J Syst Evol ›› 2022, Vol. 60 ›› Issue (4): 876-900.DOI: 10.1111/jse.12713

• Research Articles • Previous Articles Next Articles

Phylogeny of Orthotrichum s.l. and Ulota s.l. (Orthotrichaceae, Bryophyta): Insights into stomatal evolution

Qing‐Hua Wang^1†, Shan‐Shan Dong^2†, Jin‐Long Zhang³, Yang Liu^2*, and Yu Jia^1*

¹State Key Laboratory of Systematic and Evolutionary Botany, Institute of Botany, Chinese Academy of Sciences, Beijing 100093, China
²Laboratory of Southern Subtropical Plant Diversity, Fairy Lake Botanical Garden, Shenzhen and Chinese Academy of Sciences, Shenzhen 518004, China
³ Flora Conservation Department, Kadoorie Farm and Botanic Garden, Tai Po, New Territories, Hong Kong SAR, China

^† These authors contributed equally to this work.
^* Authors for correspondence.
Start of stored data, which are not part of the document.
This is an optimization exercise on Yosys and OpenROAD, whose aim is small area, a short achievable clock period and few clock cycles, not a production implementation. In this exercise RTL edits were held to simulation tests only and were not proved equivalent to the original. No activity file was given, so power comes from the tool's default toggle rates.

--- design/flow/config.mk ---
export PLATFORM = sky130hd
export DESIGN_NAME = single_source_shortest_path
export DESIGN_NICKNAME = single_source_shortest_path
export VERILOG_FILES = /design/flow/design.v
export SDC_FILE = /design/flow/constraint.sdc
export NUM_CORES = 4
export LEC_CHECK = 0
export ABC_CLOCK_PERIOD_IN_PS = 5000
export CAP_MARGIN = 20
export CORE_MARGIN = 2
export CORE_UTILIZATION = 25
export CTS_BUF_LIST = sky130_fd_sc_hd__clkbuf_16
export CTS_CLUSTER_DIAMETER = 100
export CTS_CLUSTER_SIZE = 25
export MIN_ROUTING_LAYER = met2
export PLACE_DENSITY = 0.35
export SETUP_SLACK_MARGIN = 5
export SLEW_MARGIN = 20
export SYNTH_MEMORY_MAX_BITS = 16384
--- design/flow/constraint.sdc ---
create_clock -name core_clock -period 10.0 [get_ports {clk}]
set_input_delay 2.0000 -clock core_clock [delete_from_list [all_inputs] [get_ports {clk}]]
set_output_delay 2.0000 -clock core_clock [all_outputs]
set_load 0.01 [all_outputs]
Yang Liu. E‐mail: yang.liu0508@gmail.com; Yu Jia. E‐mail: yjia@ibcas.ac.cn

Received:2020-06-30 Accepted:2020-11-22 Online:2020-12-03 Published:2022-07-01

Abstract

Abstract:

Orthotrichum Hedw. s.l. and Ulota Mohr s.l. are two of the most speciose genera of the xerophytic moss family Orthotrichaceae. We reconstructed the phylogeny of these two genera using three data matrices: (i) organellar genomes and 33 taxa; (ii) six loci from three genomes and 144 taxa; and (iii) two plastid loci and 163 taxa. The present phylogeny, based on the maximum sampling of genes or taxa to date, generally confirms the new classification of Orthotrichum and Ulota, and indicated that all Ulota species, except Ulota phyllantha Brid., form a clade and three lineages comprise the cryptoporous Orthotrichum clade. We provided new morphological characters that support the present division of the two genera. Ancestral state reconstruction of stoma indicates that superficial stomata in Orthotrichum represent a plesiomorphic character and semi-immersed stomata were derived from immersed stomata. The results also suggest that immersed stomata independently arose once in Orthotrichum, whereas semi-immersed stomata probably arose more than once. Molecular dating analysis reveals that the occurrence of immersed stomata is probably related to arid environments during the early Oligocene to late Miocene, whereas the appearance of semi-immersed stomata might be associated with the mesic–xeric or semiarid environments during the middle Miocene to Pliocene. Ancestral state reconstruction of habitat indicates that the saxicolous habitat is apomorphic and independently evolved multiple times in Orthotrichum and Ulota, which supports the former hypothesis. Considering morphological statistics, the development of the cryptopore in Orthotrichum could provide increased resilience to dry habitats, and might promote their habitat shift during evolution.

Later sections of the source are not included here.